In the system design, each BLE beacon is associated with a specific geographic zone (e.g., a floor, a room, or a campus area) and periodically emits an encrypted payload containing three elements: (1) a policy string written in CP‑ABE (Ciphertext‑Policy ABE) syntax, (2) a one‑time session token, and (3) a timestamp. Users possess ABE private keys that correspond to their attribute set (for example, “employee”, “manager”, “medical staff”). When a user’s smartphone detects a beacon, the built‑in ABE decryption module attempts to satisfy the policy. If the user’s attribute set fulfills the policy, the ciphertext decrypts, revealing the session token. The token is then sent to the target service (e.g., a web application) which validates it and permits a streamlined login, often bypassing the need for a password entry or an OTP.
The security analysis highlights three layers of protection.
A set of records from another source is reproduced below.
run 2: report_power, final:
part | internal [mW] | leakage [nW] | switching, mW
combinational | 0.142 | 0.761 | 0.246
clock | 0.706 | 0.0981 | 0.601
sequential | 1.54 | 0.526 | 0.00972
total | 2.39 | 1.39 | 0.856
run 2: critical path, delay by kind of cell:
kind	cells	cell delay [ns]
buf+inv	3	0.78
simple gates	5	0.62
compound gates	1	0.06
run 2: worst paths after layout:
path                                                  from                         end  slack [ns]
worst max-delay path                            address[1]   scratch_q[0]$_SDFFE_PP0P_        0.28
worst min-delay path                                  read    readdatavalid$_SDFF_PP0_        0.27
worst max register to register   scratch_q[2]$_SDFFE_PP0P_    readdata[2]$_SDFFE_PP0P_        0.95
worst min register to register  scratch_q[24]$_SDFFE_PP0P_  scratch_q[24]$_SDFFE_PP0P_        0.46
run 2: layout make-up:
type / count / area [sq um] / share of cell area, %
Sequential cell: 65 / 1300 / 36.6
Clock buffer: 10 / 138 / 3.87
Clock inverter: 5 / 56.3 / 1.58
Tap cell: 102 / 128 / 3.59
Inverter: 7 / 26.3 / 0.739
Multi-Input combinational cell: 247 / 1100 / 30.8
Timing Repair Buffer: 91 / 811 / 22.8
===== config.mk =====
export PLATFORM = sky130hd
export DESIGN_NAME = spw_ser_tx
export DESIGN_NICKNAME = d
export VERILOG_FILES = /design/src/rtl/spw_ser_tx.sv
export SDC_FILE = /design/constraint.sdc
export NUM_CORES = 1
export LEC_CHECK = 0
export CAP_MARGIN = 20
export CORE_MARGIN = 3
export CORE_UTILIZATION = 40
export DETAILED_ROUTE_END_ITERATION = 8
export PLACE_DENSITY = 0.62
export SLEW_MARGIN = 10
export SYNTH_ARGS = -nofsm -noshare
export SYNTH_HDL_FRONTEND = slang
export SYNTH_SLANG_ARGS = --single-unit
export TNS_END_PERCENT = 5

===== constraint.sdc =====
create_clock -name CLK -period 1.73 [get_ports CLK]
set_input_delay 0.519 -clock CLK [delete_from_list [all_inputs] [get_ports CLK]]
set_output_delay 0.519 -clock CLK [all_outputs]
set_load 0.02 [all_outputs]

===== src/rtl/spw_ser_tx.sv =====
// spw_ser_tx: parallel-to-serial transmitter for the SelectIO transmit path, MSB first.
// Latency: a word accepted while idle drives its first bit on Q after the accepting edge.
// Backpressure: one-word holding register; DIN_READY low while it is occupied.
//
// Ports:
//   CLK, RST_N      clock, asynchronous active-low reset
//   DIN/DIN_VALID   parallel word in; accepted when DIN_VALID && DIN_READY
//   DIN_READY       holding register empty (combinational from registers and RST_N)
//   Q               registered serial data, IDLE_LEVEL when nothing is shifting
//   BUSY            a word is being shifted onto Q
//   WORD_DONE       pulse while the last bit of a word is on Q
//   GAP             pulse on the first idle cycle after a word (underrun)
module spw_ser_tx #(
  parameter int   DATA_WIDTH = 8,
  parameter logic IDLE_LEVEL = 1'b0
) (
  input  logic                  CLK,
  input  logic                  RST_N,
  input  logic [DATA_WIDTH-1:0] DIN,
  input  logic                  DIN_VALID,
  output logic                  DIN_READY,
  output logic                  Q,
  output logic                  BUSY,
  output logic                  WORD_DONE,
  output logic                  GAP
);

  localparam int CW = $clog2(DATA_WIDTH);
  localparam logic [CW-1:0] CNT_LAST = CW'(DATA_WIDTH - 1);

  typedef enum logic {
    ST_IDLE  = 1'b0,
    ST_SHIFT = 1'b1
  } st_t;

  st_t                   r_st;
  logic [CW-1:0]         r_cnt;
  logic [DATA_WIDTH-1:0] r_sr;
  logic [DATA_WIDTH-1:0] r_hold;
  logic                  r_hv;
  logic                  r_q;
  logic                  r_word_done;
  logic                  r_gap;

  st_t                   w_st_nxt;
  logic [CW-1:0]         w_cnt_nxt;
  logic [DATA_WIDTH-1:0] w_sr_nxt;
  logic [DATA_WIDTH-1:0] w_hold_nxt;
  logic                  w_hv_nxt;
  logic                  w_q_nxt;
  logic                  w_word_done_nxt;
  logic                  w_gap_nxt;

  logic                  w_accept;
  logic                  w_load_evt;
  logic [DATA_WIDTH-1:0] w_load_src;
  logic [CW-1:0]         w_cnt_inc;

  assign DIN_READY  = !r_hv && RST_N;
  assign w_accept   = DIN_VALID && DIN_READY;
  // The shifter can take a new word when idle or while its last bit is on Q;
  // loading on the last-bit edge is what makes back-to-back words gapless.
  assign w_load_evt = (r_st == ST_IDLE) || (r_cnt == CNT_LAST);
  // A held word always has priority; DIN can only be accepted when HOLD is empty.
  assign w_load_src = r_hv ? r_hold : DIN;
  assign w_cnt_inc  = r_cnt + CW'(1);

  always_ff @(posedge CLK or negedge RST_N) begin
    if (!RST_N) begin
      r_st        <= ST_IDLE;
      r_cnt       <= '0;
      r_sr        <= '0;
      r_hold      <= '0;
      r_hv        <= 1'b0;
      r_q         <= IDLE_LEVEL;
      r_word_done <= 1'b0;
      r_gap       <= 1'b0;
    end else begin
      r_st        <= w_st_nxt;
      r_cnt       <= w_cnt_nxt;
      r_sr        <= w_sr_nxt;
      r_hold      <= w_hold_nxt;
      r_hv        <= w_hv_nxt;
      r_q         <= w_q_nxt;
      r_word_done <= w_word_done_nxt;
      r_gap       <= w_gap_nxt;
    end
  end

  always_comb begin
    w_st_nxt        = r_st;
    w_cnt_nxt       = r_cnt;
    w_sr_nxt        = r_sr;
    w_hold_nxt      = r_hold;
    w_hv_nxt        = r_hv;
    w_q_nxt         = r_q;
    w_word_done_nxt = 1'b0;
    w_gap_nxt       = 1'b0;

    if (w_load_evt) begin
      if (r_hv || w_accept) begin
        w_sr_nxt  = w_load_src;
        w_q_nxt   = w_load_src[DATA_WIDTH-1];
        w_cnt_nxt = '0;
        w_st_nxt  = ST_SHIFT;
        w_hv_nxt  = 1'b0;
      end else begin
        // Nothing to send: fall back to the idle level and flag an underrun
        // only if a word was actually being shifted.
        w_st_nxt  = ST_IDLE;
        w_q_nxt   = IDLE_LEVEL;
        w_cnt_nxt = '0;
        w_gap_nxt = (r_st == ST_SHIFT);
      end
    end else begin
      // Rotate rather than shift so the register stays fully used; the bit
      // after the current one is always at DATA_WIDTH-2 of the rotated word.
      w_sr_nxt        = {r_sr[DATA_WIDTH-2:0], r_sr[DATA_WIDTH-1]};
      w_q_nxt         = r_sr[DATA_WIDTH-2];
      w_cnt_nxt       = w_cnt_inc;
      w_word_done_nxt = (w_cnt_inc == CNT_LAST);
      if (w_accept) begin
        w_hold_nxt = DIN;
        w_hv_nxt   = 1'b1;
      end
    end
  end

  assign Q         = r_q;
  assign BUSY      = (r_st == ST_SHIFT);
  assign WORD_DONE = r_word_done;
  assign GAP       = r_gap;

endmodule
==> src/rtl/rr_stream_mux_pkg.sv <==
// ==== rr_stream_mux_pkg : shared constants, channel index type, round-robin search ====
// Rev 1.0 -- initial release
`default_nettype none

package rr_stream_mux_pkg;

  localparam int DEFAULT_WIDTH = 16;
  localparam int DEFAULT_N     = 8;
  localparam int MAX_N         = 16;
  localparam int CHAN_W        = 4;

  typedef logic [CHAN_W-1:0] chan_t;
  typedef logic [MAX_N-1:0]  req_t;

  typedef struct packed {
    logic  found;
    chan_t idx;
  } pick_t;

  // First set bit of req searching upward from ptr+1, wrapping modulo n.
  function automatic pick_t next_requester(input req_t req, input chan_t ptr, input int n);
    pick_t r;
    int    c;
    chan_t ci;
    r = '0;
    for (int k = 1; k <= MAX_N; k++) begin
      c  = (int'(ptr) + k) % n;
      ci = chan_t'(c);
      if (k <= n && !r.found && req[ci]) begin
        r.found = 1'b1;
        r.idx   = ci;
      end
    end
    return r;
  endfunction

endpackage

`default_nettype wire

==> src/rtl/rr_stream_mux_if.sv <==
// ==== rr_stream_mux_if : N-channel input streams plus one output stream ====
// Rev 1.0 -- initial release
`default_nettype none

interface rr_stream_mux_if #(
  parameter int WIDTH = 16,
  parameter int N     = 8
);
  logic [N*WIDTH-1:0]     in_data;
  logic [N-1:0]           in_valid;
  logic [N-1:0]           in_ready;
  logic [WIDTH-1:0]       out_data;
  logic                   out_valid;
  logic                   out_ready;
  logic [$clog2(N)-1:0]   out_chan;

  modport master (
    output in_data, in_valid, out_ready,
    input  in_ready, out_data, out_valid, out_chan
  );

  modport slave (
    input  in_data, in_valid, out_ready,
    output in_ready, out_data, out_valid, out_chan
  );
endinterface

`default_nettype wire

==> src/rtl/rr_arbiter.sv <==
// ==== rr_arbiter : combinational round-robin grant with pointer register ====
// Rev 1.0 -- initial release
`default_nettype none

module rr_arbiter
  import rr_stream_mux_pkg::*;
#(
  parameter int N = DEFAULT_N
) (
  input  wire logic                 clk,
  input  wire logic                 rst,
  input  wire logic [N-1:0]         req,
  input  wire logic                 load,
  input  wire logic                 force_en,
  input  wire logic [$clog2(N)-1:0] force_sel,
  output logic      [N-1:0]         grant,
  output logic                      grant_valid,
  output logic      [$clog2(N)-1:0] grant_idx
);

  localparam int CW = $clog2(N);

  logic [CW-1:0] ptr;
  req_t          req_ext;
  pick_t         rr_pick;
  logic          force_hit;

  assign req_ext   = req_t'(req);
  assign rr_pick   = next_requester(req_ext, chan_t'(ptr), N);
  assign force_hit = (int'(force_sel) < N) && req_ext[force_sel];

  always_comb begin
    grant_valid = 1'b0;
    grant_idx   = '0;
    grant       = '0;
    if (!rst && load) begin
      if (force_en) begin
        if (force_hit) begin
          grant_valid = 1'b1;
          grant_idx   = force_sel;
        end
      end else if (rr_pick.found) begin
        grant_valid = 1'b1;
        grant_idx   = CW'(rr_pick.idx);
      end
    end
    if (grant_valid) begin
      grant = N'(1) << grant_idx;
    end
  end

  // A forced grant leaves the rotation where it was.
  always_ff @(posedge clk) begin
    if (rst) begin
      ptr <= CW'(N - 1);
    end else if (grant_valid && !force_en) begin
      ptr <= grant_idx;
    end
  end

endmodule

`default_nettype wire

==> src/rtl/rr_stream_mux.sv <==
// ==== rr_stream_mux : round-robin N-to-1 stream mux with registered output ====
// Rev 1.0 -- optional forced select via RR_STREAM_MUX_FORCE_SEL_EN
`default_nettype none

module rr_stream_mux
  import rr_stream_mux_pkg::*;
#(
  parameter int WIDTH = DEFAULT_WIDTH,
  parameter int N     = DEFAULT_N
) (
  input  wire logic                 clk,
  input  wire logic                 rst,
`ifdef RR_STREAM_MUX_FORCE_SEL_EN
  input  wire logic                 force_en,
  input  wire logic [$clog2(N)-1:0] force_sel,
`endif
  rr_stream_mux_if.slave            bus
);

  localparam int CW = $clog2(N);

  logic             load;
  logic             force_en_w;
  logic [CW-1:0]    force_sel_w;
  logic [N-1:0]     grant;
  logic             grant_valid;
  logic [CW-1:0]    grant_idx;
  logic [WIDTH-1:0] data_q;
  logic [CW-1:0]    chan_q;
  logic             valid_q;

`ifdef RR_STREAM_MUX_FORCE_SEL_EN
  assign force_en_w  = force_en;
  assign force_sel_w = force_sel;
`else
  assign force_en_w  = 1'b0;
  assign force_sel_w = '0;
`endif

  assign load = !valid_q || bus.out_ready;

  rr_arbiter #(.N(N)) u_arb (
    .clk         (clk),
    .rst         (rst),
    .req         (bus.in_valid),
    .load        (load),
    .force_en    (force_en_w),
    .force_sel   (force_sel_w),
    .grant       (grant),
    .grant_valid (grant_valid),
    .grant_idx   (grant_idx)
  );

  assign bus.in_ready  = grant;
  assign bus.out_data  = data_q;
  assign bus.out_chan  = chan_q;
  assign bus.out_valid = valid_q;

  // Data and channel hold their last value when the slot drains empty.
  always_ff @(posedge clk) begin
    if (rst) begin
      valid_q <= 1'b0;
      data_q  <= '0;
      chan_q  <= '0;
    end else if (grant_valid) begin
      valid_q <= 1'b1;
      data_q  <= bus.in_data[grant_idx*WIDTH +: WIDTH];
      chan_q  <= grant_idx;
    end else if (load) begin
      valid_q <= 1'b0;
    end
  end

endmodule

`default_nettype wire

==> src/flat_wrapper.sv <==
// flat-port wrapper written by rule: the top's interface ports become plain ports
module rr_stream_mux_flat import rr_stream_mux_pkg::*;
#(
  parameter int WIDTH = DEFAULT_WIDTH,
  parameter int N     = DEFAULT_N
)
  (clk, rst, bus_in_data, bus_in_valid, bus_out_ready, bus_in_ready, bus_out_data, bus_out_valid, bus_out_chan);
  rr_stream_mux_if #(.WIDTH(WIDTH), .N(N)) bus_i ();
  input  wire logic clk;
  input  wire logic rst;
  input wire logic [$bits(bus_i.in_data)-1:0] bus_in_data;
  input wire logic [$bits(bus_i.in_valid)-1:0] bus_in_valid;
  input wire logic [$bits(bus_i.out_ready)-1:0] bus_out_ready;
  output wire logic [$bits(bus_i.in_ready)-1:0] bus_in_ready;
  output wire logic [$bits(bus_i.out_data)-1:0] bus_out_data;
  output wire logic [$bits(bus_i.out_valid)-1:0] bus_out_valid;
  output wire logic [$bits(bus_i.out_chan)-1:0] bus_out_chan;
  assign bus_i.in_data = bus_in_data;
  assign bus_i.in_valid = bus_in_valid;
  assign bus_i.out_ready = bus_out_ready;
  assign bus_in_ready = bus_i.in_ready;
  assign bus_out_data = bus_i.out_data;
  assign bus_out_valid = bus_i.out_valid;
  assign bus_out_chan = bus_i.out_chan;
  rr_stream_mux #(.WIDTH(WIDTH), .N(N)) u_core (.clk(clk), .rst(rst), .bus(bus_i));
endmodule
--- src/rtl/stream_demux2.sv ---
// stream_demux2: registered 1-to-2 stream demultiplexer.
//
// One valid/ready input stream is routed beat by beat to output A or B
// according to in_sel (0 = A, 1 = B). Each output owns a 2-entry FIFO, so a
// stalled output only blocks beats addressed to it.
//
// Ports:
//   clk, rst_n          clock, synchronous active-low reset
//   in_valid/in_ready   input handshake; in_ready reflects the FIFO picked by in_sel
//   in_data, in_sel     input payload and route select
//   a_valid/a_ready     output A handshake, a_data = head of FIFO A
//   b_valid/b_ready     output B handshake, b_data = head of FIFO B
//   a_count, b_count    delivered-beat counters (8-bit, wrapping)
//
// Build option: define DEMUX_CNT_EN to build the delivered-beat counters;
// otherwise a_count and b_count are tied to zero (port list unchanged).

module stream_demux2 #(
    parameter int DW = 8
) (
    input  logic          clk,
    input  logic          rst_n,
    input  logic          in_valid,
    output logic          in_ready,
    input  logic [DW-1:0] in_data,
    input  logic          in_sel,
    output logic          a_valid,
    input  logic          a_ready,
    output logic [DW-1:0] a_data,
    output logic          b_valid,
    input  logic          b_ready,
    output logic [DW-1:0] b_data,
    output logic [7:0]    a_count,
    output logic [7:0]    b_count
);

    logic [DW-1:0] a_mem [2];
    logic [DW-1:0] b_mem [2];
    logic          a_wr, a_rd, b_wr, b_rd;
    logic [1:0]    a_occ, b_occ;

    logic accept, a_push, b_push, a_pop, b_pop;

    // Readiness uses only registered occupancy: a pop in the same cycle
    // never frees space for a push into a full FIFO.
    assign in_ready = in_sel ? (b_occ != 2'd2) : (a_occ != 2'd2);
    assign accept   = in_valid & in_ready;
    assign a_push   = accept & ~in_sel;
    assign b_push   = accept &  in_sel;

    assign a_valid  = (a_occ != 2'd0);
    assign b_valid  = (b_occ != 2'd0);
    assign a_data   = a_mem[a_rd];
    assign b_data   = b_mem[b_rd];
    assign a_pop    = a_valid & a_ready;
    assign b_pop    = b_valid & b_ready;

    // Storage carries no reset; contents are ignored while occupancy is 0.
    always_ff @(posedge clk) begin
        if (rst_n && a_push) a_mem[a_wr] <= in_data;
        if (rst_n && b_push) b_mem[b_wr] <= in_data;
    end

    always_ff @(posedge clk) begin
        if (!rst_n) begin
            a_wr  <= 1'b0;
            a_rd  <= 1'b0;
            a_occ <= 2'd0;
            b_wr  <= 1'b0;
            b_rd  <= 1'b0;
            b_occ <= 2'd0;
        end else begin
            if (a_push) a_wr <= ~a_wr;
            if (a_pop)  a_rd <= ~a_rd;
            case ({a_push, a_pop})
                2'b10:   a_occ <= a_occ + 2'd1;
                2'b01:   a_occ <= a_occ - 2'd1;
                default: a_occ <= a_occ;
            endcase

            if (b_push) b_wr <= ~b_wr;
            if (b_pop)  b_rd <= ~b_rd;
            case ({b_push, b_pop})
                2'b10:   b_occ <= b_occ + 2'd1;
                2'b01:   b_occ <= b_occ - 2'd1;
                default: b_occ <= b_occ;
            endcase
        end
    end

`ifdef DEMUX_CNT_EN
    logic [7:0] a_cnt_q, b_cnt_q;

    always_ff @(posedge clk) begin
        if (!rst_n) begin
            a_cnt_q <= 8'd0;
            b_cnt_q <= 8'd0;
        end else begin
            if (a_pop) a_cnt_q <= a_cnt_q + 8'd1;
            if (b_pop) b_cnt_q <= b_cnt_q + 8'd1;
        end
    end

    assign a_count = a_cnt_q;
    assign b_count = b_cnt_q;
`else
    assign a_count = 8'd0;
    assign b_count = 8'd0;
`endif

endmodule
First, because keys are tied to attributes, an adversary who compromises a key must also possess the exact attribute combination to succeed, limiting the impact of key leakage. Second, the inclusion of a fresh session token and timestamp in each broadcast prevents replay attacks; captured ciphertexts become useless after their validity window expires. Third, the physical proximity requirement—being within the BLE beacon’s range—adds a location‑based barrier that an attacker cannot overcome without physically entering the protected area. The authors also discuss potential threats such as beacon tampering, BLE sniffing, and the complexity of attribute revocation, proposing mitigations like secure beacon hardware, periodic key rotation, and attribute‑based revocation lists.
A prototype implementation was built using Android devices for the client side and Raspberry Pi‑based BLE beacons for the infrastructure. The CP‑ABE library employed is a widely used Java implementation. Empirical measurements show an average beacon detection latency of 50 ms, ABE decryption time of roughly 150 ms, and a total authentication flow completing in under 350 ms. This performance is comparable to, and often faster than, conventional 2FA workflows that require user interaction with external tokens or SMS codes.
The authors argue that Loc‑Auth is especially suited for environments where physical zones are clearly delineated—such as corporate offices, hospitals, or smart factories—because the deployment of beacons and definition of attribute policies can be tightly coupled with existing access‑control policies. They envision extensions that incorporate other ranging technologies (e.g., Wi‑Fi RTT) and explore scalability to large attribute universes. In conclusion, Loc‑Auth demonstrates that combining location information with expressive ABE policies can simultaneously enhance security and improve user experience, offering a practical path forward for context‑aware authentication in the Internet of Things era.